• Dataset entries
**src/mpfde_pkg.sv**
```systemverilog
// ----------------------------------------------------------------------------
// mpfde_pkg
// Shared types, screen geometry and the 5x7 font table of the draw engine.
// ----------------------------------------------------------------------------
package mpfde_pkg;

	localparam int SCREEN_WIDTH  = 128;
	localparam int SCREEN_HEIGHT = 64;
	localparam int STORE_DEPTH   = 1024;
	localparam int PAGES         = (SCREEN_HEIGHT + 7) / 8;
	localparam int READ_LIMIT    = (STORE_DEPTH < SCREEN_WIDTH * PAGES) ?
		STORE_DEPTH : SCREEN_WIDTH * PAGES;
	localparam int AW            = 10;
	localparam int PG_W          = $clog2(PAGES + 1);
	localparam int FA_W          = $clog2(SCREEN_WIDTH * PAGES + STORE_DEPTH);
	localparam int GLYPH_COLS    = 5;
	localparam logic [7:0] GLYPH_FIRST = 8'h20;
	localparam logic [7:0] GLYPH_LAST  = 8'h7E;

	typedef enum logic [2:0] {
		OP_CLEAR, OP_CHAR, OP_HLINE, OP_OUTLINE, OP_FILL, OP_INVERT, OP_READ, OP_NONE
	} op_t;

	typedef enum logic [1:0] {K_CLEAR, K_DRAW, K_READ, K_NOP} kind_t;

	typedef enum logic [3:0] {
		ST_INIT, ST_IDLE, ST_CLEAR, ST_SEG, ST_RD, ST_WR, ST_RDB, ST_RDW, ST_DONE
	} back_state_t;

	// Clipped, inclusive pixel box
	typedef struct packed {
		logic       en;
		logic [7:0] x0;
		logic [7:0] x1;
		logic [7:0] y0;
		logic [7:0] y1;
	} region_t;

	typedef struct packed {
		kind_t                         kind;
		logic                          flip;
		logic                          glyph;
		logic [GLYPH_COLS-1:0][7:0]    cols;
		region_t [3:0]                 seg;
		logic [AW-1:0]                 addr;
	} cmd_t;

	typedef struct packed {
		logic       done;
		logic       is_read;
		logic [7:0] data;
	} res_t;

	// Printable ASCII font, leftmost column in the top byte
	localparam logic [4:0][7:0] GLYPH_ROM [95] = '{
		{8'h00,8'h00,8'h00,8'h00,8'h00},{8'h00,8'h00,8'h5F,8'h00,8'h00},
		{8'h00,8'h07,8'h00,8'h07,8'h00},{8'h14,8'h7F,8'h14,8'h7F,8'h14},
		{8'h24,8'h2A,8'h7F,8'h2A,8'h12},{8'h23,8'h13,8'h08,8'h64,8'h62},
		{8'h36,8'h49,8'h55,8'h22,8'h50},{8'h00,8'h05,8'h03,8'h00,8'h00},
		{8'h00,8'h1C,8'h22,8'h41,8'h00},{8'h00,8'h41,8'h22,8'h1C,8'h00},
		{8'h14,8'h08,8'h3E,8'h08,8'h14},{8'h08,8'h08,8'h3E,8'h08,8'h08},
		{8'h00,8'h50,8'h30,8'h00,8'h00},{8'h08,8'h08,8'h08,8'h08,8'h08},
		{8'h00,8'h60,8'h60,8'h00,8'h00},{8'h20,8'h10,8'h08,8'h04,8'h02},
		{8'h3E,8'h51,8'h49,8'h45,8'h3E},{8'h00,8'h42,8'h7F,8'h40,8'h00},
		{8'h42,8'h61,8'h51,8'h49,8'h46},{8'h21,8'h41,8'h45,8'h4B,8'h31},
		{8'h18,8'h14,8'h12,8'h7F,8'h10},{8'h27,8'h45,8'h45,8'h45,8'h39},
		{8'h3C,8'h4A,8'h49,8'h49,8'h30},{8'h01,8'h71,8'h09,8'h05,8'h03},
		{8'h36,8'h49,8'h49,8'h49,8'h36},{8'h06,8'h49,8'h49,8'h29,8'h1E},
		{8'h00,8'h36,8'h36,8'h00,8'h00},{8'h00,8'h56,8'h36,8'h00,8'h00},
		{8'h08,8'h14,8'h22,8'h41,8'h00},{8'h14,8'h14,8'h14,8'h14,8'h14},
		{8'h00,8'h41,8'h22,8'h14,8'h08},{8'h02,8'h01,8'h51,8'h09,8'h06},
		{8'h32,8'h49,8'h79,8'h41,8'h3E},{8'h7E,8'h11,8'h11,8'h11,8'h7E},
		{8'h7F,8'h49,8'h49,8'h49,8'h36},{8'h3E,8'h41,8'h41,8'h41,8'h22},
		{8'h7F,8'h41,8'h41,8'h22,8'h1C},{8'h7F,8'h49,8'h49,8'h49,8'h41},
		{8'h7F,8'h09,8'h09,8'h09,8'h01},{8'h3E,8'h41,8'h49,8'h49,8'h7A},
		{8'h7F,8'h08,8'h08,8'h08,8'h7F},{8'h00,8'h41,8'h7F,8'h41,8'h00},
		{8'h20,8'h40,8'h41,8'h3F,8'h01},{8'h7F,8'h08,8'h14,8'h22,8'h41},
		{8'h7F,8'h40,8'h40,8'h40,8'h40},{8'h7F,8'h02,8'h0C,8'h02,8'h7F},
		{8'h7F,8'h04,8'h08,8'h10,8'h7F},{8'h3E,8'h41,8'h41,8'h41,8'h3E},
		{8'h7F,8'h09,8'h09,8'h09,8'h06},{8'h3E,8'h41,8'h51,8'h21,8'h5E},
		{8'h7F,8'h09,8'h19,8'h29,8'h46},{8'h46,8'h49,8'h49,8'h49,8'h31},
		{8'h01,8'h01,8'h7F,8'h01,8'h01},{8'h3F,8'h40,8'h40,8'h40,8'h3F},
		{8'h1F,8'h20,8'h40,8'h20,8'h1F},{8'h3F,8'h40,8'h38,8'h40,8'h3F},
		{8'h63,8'h14,8'h08,8'h14,8'h63},{8'h07,8'h08,8'h70,8'h08,8'h07},
		{8'h61,8'h51,8'h49,8'h45,8'h43},{8'h00,8'h7F,8'h41,8'h41,8'h00},
		{8'h02,8'h04,8'h08,8'h10,8'h20},{8'h00,8'h41,8'h41,8'h7F,8'h00},
		{8'h04,8'h02,8'h01,8'h02,8'h04},{8'h40,8'h40,8'h40,8'h40,8'h40},
		{8'h00,8'h01,8'h02,8'h04,8'h00},{8'h20,8'h54,8'h54,8'h54,8'h78},
		{8'h7F,8'h48,8'h44,8'h44,8'h38},{8'h38,8'h44,8'h44,8'h44,8'h20},
		{8'h38,8'h44,8'h44,8'h48,8'h7F},{8'h38,8'h54,8'h54,8'h54,8'h18},
		{8'h08,8'h7E,8'h09,8'h01,8'h02},{8'h0C,8'h52,8'h52,8'h52,8'h3E},
		{8'h7F,8'h08,8'h04,8'h04,8'h78},{8'h00,8'h44,8'h7D,8'h40,8'h00},
		{8'h20,8'h40,8'h44,8'h3D,8'h00},{8'h7F,8'h10,8'h28,8'h44,8'h00},
		{8'h00,8'h41,8'h7F,8'h40,8'h00},{8'h7C,8'h04,8'h18,8'h04,8'h78},
		{8'h7C,8'h08,8'h04,8'h04,8'h78},{8'h38,8'h44,8'h44,8'h44,8'h38},
		{8'h7C,8'h14,8'h14,8'h14,8'h08},{8'h08,8'h14,8'h14,8'h18,8'h7C},
		{8'h7C,8'h08,8'h04,8'h04,8'h08},{8'h48,8'h54,8'h54,8'h54,8'h20},
		{8'h04,8'h3F,8'h44,8'h40,8'h20},{8'h3C,8'h40,8'h40,8'h20,8'h7C},
		{8'h1C,8'h20,8'h40,8'h20,8'h1C},{8'h3C,8'h40,8'h30,8'h40,8'h3C},
		{8'h44,8'h28,8'h10,8'h28,8'h44},{8'h0C,8'h50,8'h50,8'h50,8'h3C},
		{8'h44,8'h64,8'h54,8'h4C,8'h44},{8'h00,8'h08,8'h36,8'h41,8'h00},
		{8'h00,8'h00,8'h7F,8'h00,8'h00},{8'h00,8'h41,8'h36,8'h08,8'h00},
		{8'h10,8'h08,8'h08,8'h10,8'h08}
	};

endpackage

```
**src/mpfde_queue.sv**
```systemverilog
// ----------------------------------------------------------------------------
// mpfde_queue
// Two-entry command queue between the decoder and the draw sequencer.
// ----------------------------------------------------------------------------
module mpfde_queue
	import mpfde_pkg::*;
(
	input  logic clk,
	input  logic arst_n,
	input  logic push,
	input  cmd_t push_cmd,
	input  logic pop,
	output logic valid,
	output logic full,
	output cmd_t head
);

	cmd_t       slot_q [2];
	logic       wp_q, rp_q;
	logic [1:0] cnt_q;

	assign valid = (cnt_q != 2'd0);
	assign full  = (cnt_q == 2'd2);
	assign head  = slot_q[rp_q];

	// Advance pointers and count
	always_ff @(posedge clk or negedge arst_n) begin
		if (!arst_n) begin
			wp_q  <= 1'b0;
			rp_q  <= 1'b0;
			cnt_q <= 2'd0;
		end else begin
			if (push) wp_q <= ~wp_q;
			if (pop) rp_q <= ~rp_q;
			cnt_q <= cnt_q + {1'b0, push} - {1'b0, pop};
		end
	end

	// Hold the payload
	always_ff @(posedge clk) begin
		if (push) slot_q[wp_q] <= push_cmd;
	end

endmodule

```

• Requirement
Retrieve every line above holding the word "full".

• Solution for this exercise
	output logic full,
	assign full  = (cnt_q == 2'd2);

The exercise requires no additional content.